• What needs to be done: Below are some entries. Repeat exactly the lines from the one with "py && (ox == OXW'(k));" through the one with "ACC_W'($signed(rd_row[l*BUF_W +: BUF_W]));", and only those.

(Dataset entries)
What follows belongs to an exercise in optimizing a design on an open flow for small area; a production flow would make more cautious choices.
Function was checked by simulation only, so behaviour that the tests miss may differ from the original.

==> flow/design.v <==
package pool_pkg;
  localparam logic MODE_MAX = 1'b0;
  localparam logic MODE_AVG = 1'b1;
  typedef enum logic [1:0] {
    ST_IDLE,
    ST_RUN,
    ST_FLUSH
  } state_t;
endpackage
module pool_lane_alu
#(
  parameter int unsigned DATA_WIDTH = 16,
  parameter int unsigned ACC_W      = 18,
  parameter int unsigned SHIFT      = 2
) (
  input  logic                  MODE,
  input  logic                  SEED,     
  input  logic                  FINAL,    
  input  logic [ACC_W-1:0]      ACC,      
  input  logic [DATA_WIDTH-1:0] PIX,
  output logic [ACC_W-1:0]      NEXT,     
  output logic [ACC_W-2:0]      PAIR      
);
  localparam int unsigned LO = ACC_W / 2;
  localparam int unsigned HI = ACC_W - LO;
  logic [ACC_W-1:0] pix_ext, opb, sum, comb;
  logic [HI-1:0]    sum_hi0, sum_hi1;
  logic             sub, take_pix, c_lo;
  assign sub     = (MODE != pool_pkg::MODE_AVG);
  assign pix_ext = ACC_W'($signed(PIX));
  assign opb     = pix_ext ^ {ACC_W{sub}};
  pool_rca #(.W(LO)) u_lo  (.A(ACC[LO-1:0]),     .B(opb[LO-1:0]),     .CI(sub),  .S(sum[LO-1:0]), .CO(c_lo));
  pool_rca #(.W(HI)) u_hi0 (.A(ACC[ACC_W-1:LO]), .B(opb[ACC_W-1:LO]), .CI(1'b0), .S(sum_hi0),     .CO());
  pool_rca #(.W(HI)) u_hi1 (.A(ACC[ACC_W-1:LO]), .B(opb[ACC_W-1:LO]), .CI(1'b1), .S(sum_hi1),     .CO());
  assign sum[ACC_W-1:LO] = c_lo ? sum_hi1 : sum_hi0;
  assign take_pix = sum[ACC_W-1] | SEED;
  assign comb     = sub ? (take_pix ? pix_ext : ACC) : sum;
  assign NEXT[ACC_W-1:DATA_WIDTH] = comb[ACC_W-1:DATA_WIDTH];
  assign NEXT[DATA_WIDTH-1:0]     = (!sub && FINAL) ? sum[SHIFT +: DATA_WIDTH] : comb[DATA_WIDTH-1:0];
  assign PAIR = NEXT[ACC_W-2:0];
endmodule
module pool_rca
#(
  parameter int unsigned W = 9
) (
  input  logic [W-1:0] A,
  input  logic [W-1:0] B,
  input  logic         CI,
  output logic [W-1:0] S,
  output logic         CO
);
  logic [W:0] c;
  assign c[0] = CI;
  for (genvar i = 0; i < W; i++) begin : g_bit
    assign S[i]   = A[i] ^ B[i] ^ c[i];
    assign c[i+1] = (A[i] & B[i]) | (c[i] & (A[i] ^ B[i]));
  end
  assign CO = c[W];
endmodule
module pool_engine
#(
  parameter int unsigned DATA_WIDTH = 16,
  parameter int unsigned NUM_PE     = 4,
  parameter int unsigned POOL_X     = 2,
  parameter int unsigned POOL_Y     = 2,
  parameter int unsigned MAX_OUT_W  = 32,
  parameter int unsigned DIM_WIDTH  = 10
) (
  input  logic                 CLK,
  input  logic                 RESET,
  input  logic                 START,
  input  logic [DIM_WIDTH-1:0] CFG_ROW_W,
  input  logic [DIM_WIDTH-1:0] CFG_ROWS,
  input  logic                 CFG_MODE,
  input  logic                 IN_VALID,
  output logic                 IN_READY,
  input  logic [DATA_WIDTH*NUM_PE-1:0] DATA_IN,
  output logic                 OUT_VALID,
  input  logic                 OUT_READY,
  output logic [DATA_WIDTH*NUM_PE-1:0] DATA_OUT,
  output logic                 BUSY,
  output logic                 DONE
);
  localparam int unsigned ACC_W = DATA_WIDTH + 2;    
  localparam int unsigned BUF_W = DATA_WIDTH + 1;    
  localparam int unsigned ROW_W = BUF_W * NUM_PE;
  logic                 run, flush, out_valid, done;
  logic                 mode, py;
  logic [DIM_WIDTH-1:0] x, x_inc, row_w, rows_left, rows_dec;
  logic [DIM_WIDTH:0]   xc, rc;
  logic                 out_free, accept, px, last_x, last_y;
  logic                 win_done, buf_we;
  localparam int unsigned OXW = $clog2(MAX_OUT_W);
  logic [OXW-1:0]       ox;
  logic                 in_range;
  logic [ROW_W-1:0]     wr_bus, rd_raw, rd_row, acc_lo;
  logic [MAX_OUT_W-1:0] prep, rsel;
  logic                 phase;
  logic [ACC_W-1:0]     acc  [NUM_PE];
  logic [ACC_W-1:0]     opa  [NUM_PE];
  logic [ACC_W-1:0]     nxt  [NUM_PE];
  logic [BUF_W-1:0]     pair [NUM_PE];
  assign out_free = !out_valid || OUT_READY;
  assign IN_READY = run && out_free;
  assign accept   = IN_VALID && run && out_free;
  assign xc[0] = 1'b1;
  assign rc[0] = 1'b1;
  for (genvar i = 0; i < DIM_WIDTH; i++) begin : g_cnt
    assign x_inc[i]    = x[i] ^ xc[i];
    assign xc[i+1]     = x[i] & xc[i];
    assign rows_dec[i] = rows_left[i] ^ rc[i];
    assign rc[i+1]     = !rows_left[i] & rc[i];
  end
  assign px       = x[0];
  assign last_x   = (x_inc == row_w);
  assign last_y   = (rows_left == DIM_WIDTH'(1));
  assign ox       = x[OXW:1];
  assign in_range = (x[DIM_WIDTH-1:OXW+1] == '0);
  assign win_done = accept && px && py && in_range;
  assign buf_we   = accept && px && !py;
  for (genvar k = 0; k < MAX_OUT_W; k++) begin : g_sel
    assign prep[k] = !py && in_range && (ox == OXW'(k));
    assign rsel[k] = py && !px && (ox == OXW'(k));
  end
  pool_row_buf #(
    .ENTRIES (MAX_OUT_W),
    .WIDTH   (ROW_W)
  ) u_rbuf (
    .CLK    (CLK),
    .PREP   (prep),
    .WR_BUS (wr_bus),
    .RSEL   (rsel),
    .EXT    (acc_lo),
    .EXT_SEL(px),
    .RD     (rd_raw)
  );
  assign rd_row = rd_raw ^ {ROW_W{phase && py && !px}};
  for (genvar l = 0; l < NUM_PE; l++) begin : g_lane
    assign acc_lo[l*BUF_W +: BUF_W] = acc[l][BUF_W-1:0];
    assign opa[l] = {px ? acc[l][ACC_W-1] : rd_row[l*BUF_W + BUF_W-1], rd_row[l*BUF_W +: BUF_W]};
    assign wr_bus[l*BUF_W +: BUF_W] = buf_we ? (pair[l] ^ {BUF_W{phase}}) : '1;
    pool_lane_alu #(
      .DATA_WIDTH (DATA_WIDTH),
      .ACC_W      (ACC_W),
      .SHIFT      (2)
    ) u_alu (
      .MODE  (mode),
      .SEED  (!px && !py),
      .FINAL (px && py),
      .ACC   (opa[l]),
      .PIX   (DATA_IN[l*DATA_WIDTH +: DATA_WIDTH]),
      .NEXT  (nxt[l]),
      .PAIR  (pair[l])
    );
    assign DATA_OUT[l*DATA_WIDTH +: DATA_WIDTH] = acc[l][DATA_WIDTH-1:0];
  end
  assign OUT_VALID = out_valid;
  assign BUSY      = run || flush;
  assign DONE      = done;
  always_ff @(posedge CLK) begin
    if (accept) begin
      for (int l = 0; l < NUM_PE; l++) acc[l] <= nxt[l];
    end
  end
  always_ff @(posedge CLK) begin
    if (!run && !flush && START) begin
      row_w     <= CFG_ROW_W;
      rows_left <= CFG_ROWS;
      mode      <= CFG_MODE;
      x         <= '0;
      py        <= 1'b0;
    end else if (accept) begin
      if (last_x) begin
        x         <= '0;
        py        <= !py;
        rows_left <= rows_dec;
      end else begin
        x <= x_inc;
      end
    end
  end
  always_ff @(posedge CLK or posedge RESET) begin
    if (RESET) begin
      phase     <= 1'b0;
      run       <= 1'b0;
      flush     <= 1'b0;
      out_valid <= 1'b0;
      done      <= 1'b0;
    end else begin
      phase <= !phase;
      done  <= flush && out_free;
      if (win_done)       out_valid <= 1'b1;
      else if (OUT_READY) out_valid <= 1'b0;
      if (!run && !flush) begin
        if (START) run <= 1'b1;
      end else if (run) begin
        if (accept && last_x && last_y) begin
          run   <= 1'b0;
          flush <= 1'b1;
        end
      end else if (out_free) begin
        flush <= 1'b0;
      end
    end
  end
endmodule
module pool_row_buf
#(
  parameter int unsigned ENTRIES = 32,
  parameter int unsigned WIDTH   = 68
) (
  input  logic               CLK,
  input  logic [ENTRIES-1:0] PREP,
  input  logic [WIDTH-1:0]   WR_BUS,
  input  logic [ENTRIES-1:0] RSEL,
  input  logic [WIDTH-1:0]   EXT,       
  input  logic               EXT_SEL,
  output logic [WIDTH-1:0]   RD
);
  logic [WIDTH-1:0] mem [ENTRIES];
  always_ff @(posedge CLK) begin
    for (int k = 0; k < ENTRIES; k++) mem[k] <= ~(({WIDTH{PREP[k]}} & WR_BUS) | mem[k]);
  end
  always_comb begin
    RD = {WIDTH{EXT_SEL}} & EXT;
    for (int k = 0; k < ENTRIES; k++) RD = RD | ({WIDTH{RSEL[k]}} & mem[k]);
  end
endmodule
Settings: LEC_CHECK=0, CAP_MARGIN=0, CORE_MARGIN=2, CORE_UTILIZATION=60, CTS_CLUSTER_DIAMETER=100, CTS_CLUSTER_SIZE=30, SLEW_MARGIN=0, SYNTH_HIERARCHICAL=1; clock period 10.0 ns.
standard.sh (not shown) runs the stock make flow with config.mk's settings and CLKGATE_MAP_FILE= SYNTH_SCRIPT=/design/flow/synth_recipe.tcl, a recipe that flattens the netlist after the stock synthesis.
==> flow/flow/run.sh <==
#!/bin/bash
# The standard layout, except that the port buffers use the smallest
# buffer cell instead of the one buffer_ports picks by default.
set -euo pipefail
bash standard.sh synth > synth.log 2>&1
bash standard.sh "BUFFER_PORTS_ARGS=-buffer_cell sky130_fd_sc_hd__buf_1" finish > layout.log 2>&1
==> next run, changes <==
--- a/flow/design.v
+++ b/flow/design.v
@@ -36,9 +36,9 @@
   assign take_pix = sum[ACC_W-1] | SEED;
   assign comb     = sub ? (take_pix ? pix_ext : ACC) : sum;
   assign NEXT[ACC_W-1:DATA_WIDTH] = comb[ACC_W-1:DATA_WIDTH];
   assign NEXT[DATA_WIDTH-1:0]     = (!sub && FINAL) ? sum[SHIFT +: DATA_WIDTH] : comb[DATA_WIDTH-1:0];
-  assign PAIR = NEXT[ACC_W-2:0];
+  assign PAIR = comb[ACC_W-2:0];
 endmodule
 module pool_rca
 #(
   parameter int unsigned W = 9
@@ -92,9 +92,9 @@
   logic                 win_done, buf_we;
   localparam int unsigned OXW = $clog2(MAX_OUT_W);
   logic [OXW-1:0]       ox;
   logic                 in_range;
-  logic [ROW_W-1:0]     wr_bus, rd_raw, rd_row, acc_lo;
+  logic [ROW_W-1:0]     wr_bus, rd_raw, rd_row;
   logic [MAX_OUT_W-1:0] prep, rsel;
   logic                 phase;
   logic [ACC_W-1:0]     acc  [NUM_PE];
   logic [ACC_W-1:0]     opa  [NUM_PE];
@@ -119,9 +119,9 @@
   assign win_done = accept && px && py && in_range;
   assign buf_we   = accept && px && !py;
   for (genvar k = 0; k < MAX_OUT_W; k++) begin : g_sel
     assign prep[k] = !py && in_range && (ox == OXW'(k));
-    assign rsel[k] = py && !px && (ox == OXW'(k));
+    assign rsel[k] = py && (ox == OXW'(k));
   end
   pool_row_buf #(
     .ENTRIES (MAX_OUT_W),
     .WIDTH   (ROW_W)
@@ -129,16 +129,13 @@
     .CLK    (CLK),
     .PREP   (prep),
     .WR_BUS (wr_bus),
     .RSEL   (rsel),
-    .EXT    (acc_lo),
-    .EXT_SEL(px),
     .RD     (rd_raw)
   );
-  assign rd_row = rd_raw ^ {ROW_W{phase && py && !px}};
+  assign rd_row = rd_raw ^ {ROW_W{phase && py}};    
   for (genvar l = 0; l < NUM_PE; l++) begin : g_lane
-    assign acc_lo[l*BUF_W +: BUF_W] = acc[l][BUF_W-1:0];
-    assign opa[l] = {px ? acc[l][ACC_W-1] : rd_row[l*BUF_W + BUF_W-1], rd_row[l*BUF_W +: BUF_W]};
+    assign opa[l] = px ? acc[l] : ACC_W'($signed(rd_row[l*BUF_W +: BUF_W]));
     assign wr_bus[l*BUF_W +: BUF_W] = buf_we ? (pair[l] ^ {BUF_W{phase}}) : '1;
     pool_lane_alu #(
       .DATA_WIDTH (DATA_WIDTH),
       .ACC_W      (ACC_W),
@@ -212,17 +209,15 @@
   input  logic               CLK,
   input  logic [ENTRIES-1:0] PREP,
   input  logic [WIDTH-1:0]   WR_BUS,
   input  logic [ENTRIES-1:0] RSEL,
-  input  logic [WIDTH-1:0]   EXT,       
-  input  logic               EXT_SEL,
   output logic [WIDTH-1:0]   RD
 );
   logic [WIDTH-1:0] mem [ENTRIES];
   always_ff @(posedge CLK) begin
     for (int k = 0; k < ENTRIES; k++) mem[k] <= ~(({WIDTH{PREP[k]}} & WR_BUS) | mem[k]);
   end
   always_comb begin
-    RD = {WIDTH{EXT_SEL}} & EXT;
+    RD = '0;
     for (int k = 0; k < ENTRIES; k++) RD = RD | ({WIDTH{RSEL[k]}} & mem[k]);
   end
 endmodule
Outcome: Via count falls by about 2.6%. Clock-buffer cell count falls by 12. Worst hold slack stays flat. Cell area rises by 0.77%. Global-route usage falls by 4.2 points.

re-timing with driven ports:
How much do the figures lean on ideal ports? The routed layouts below were timed once more, with nothing changed but the port constraints.
Step 1 assumes that a clkbuf_16 drives the clock port and a buf_2 every other input.
Step 2 moves the port delays by t, midway between the first and last clock arrival at a register: inputs arrive t later, outputs are due t later. That takes back most of the time a late clock gives input paths.
Three values: ideal, step 1, step 2; two values: the first two.
run	t (ns)	setup slack, ns	hold slack, ns	pins driven straight from the clock port
the first run	0.851	0.295 / 0.295 / 0.295	0.413 / 0.413 / 0.413	1
the second run	0.835	0.500 / 0.500 / 0.500	0.412 / 0.412 / 0.412	1
After both steps setup and hold are still met in every run listed.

• Result:
+    assign rsel[k] = py && (ox == OXW'(k));
   end
   pool_row_buf #(
     .ENTRIES (MAX_OUT_W),
     .WIDTH   (ROW_W)
@@ -129,16 +129,13 @@
     .CLK    (CLK),
     .PREP   (prep),
     .WR_BUS (wr_bus),
     .RSEL   (rsel),
-    .EXT    (acc_lo),
-    .EXT_SEL(px),
     .RD     (rd_raw)
   );
-  assign rd_row = rd_raw ^ {ROW_W{phase && py && !px}};
+  assign rd_row = rd_raw ^ {ROW_W{phase && py}};    
   for (genvar l = 0; l < NUM_PE; l++) begin : g_lane
-    assign acc_lo[l*BUF_W +: BUF_W] = acc[l][BUF_W-1:0];
-    assign opa[l] = {px ? acc[l][ACC_W-1] : rd_row[l*BUF_W + BUF_W-1], rd_row[l*BUF_W +: BUF_W]};
+    assign opa[l] = px ? acc[l] : ACC_W'($signed(rd_row[l*BUF_W +: BUF_W]));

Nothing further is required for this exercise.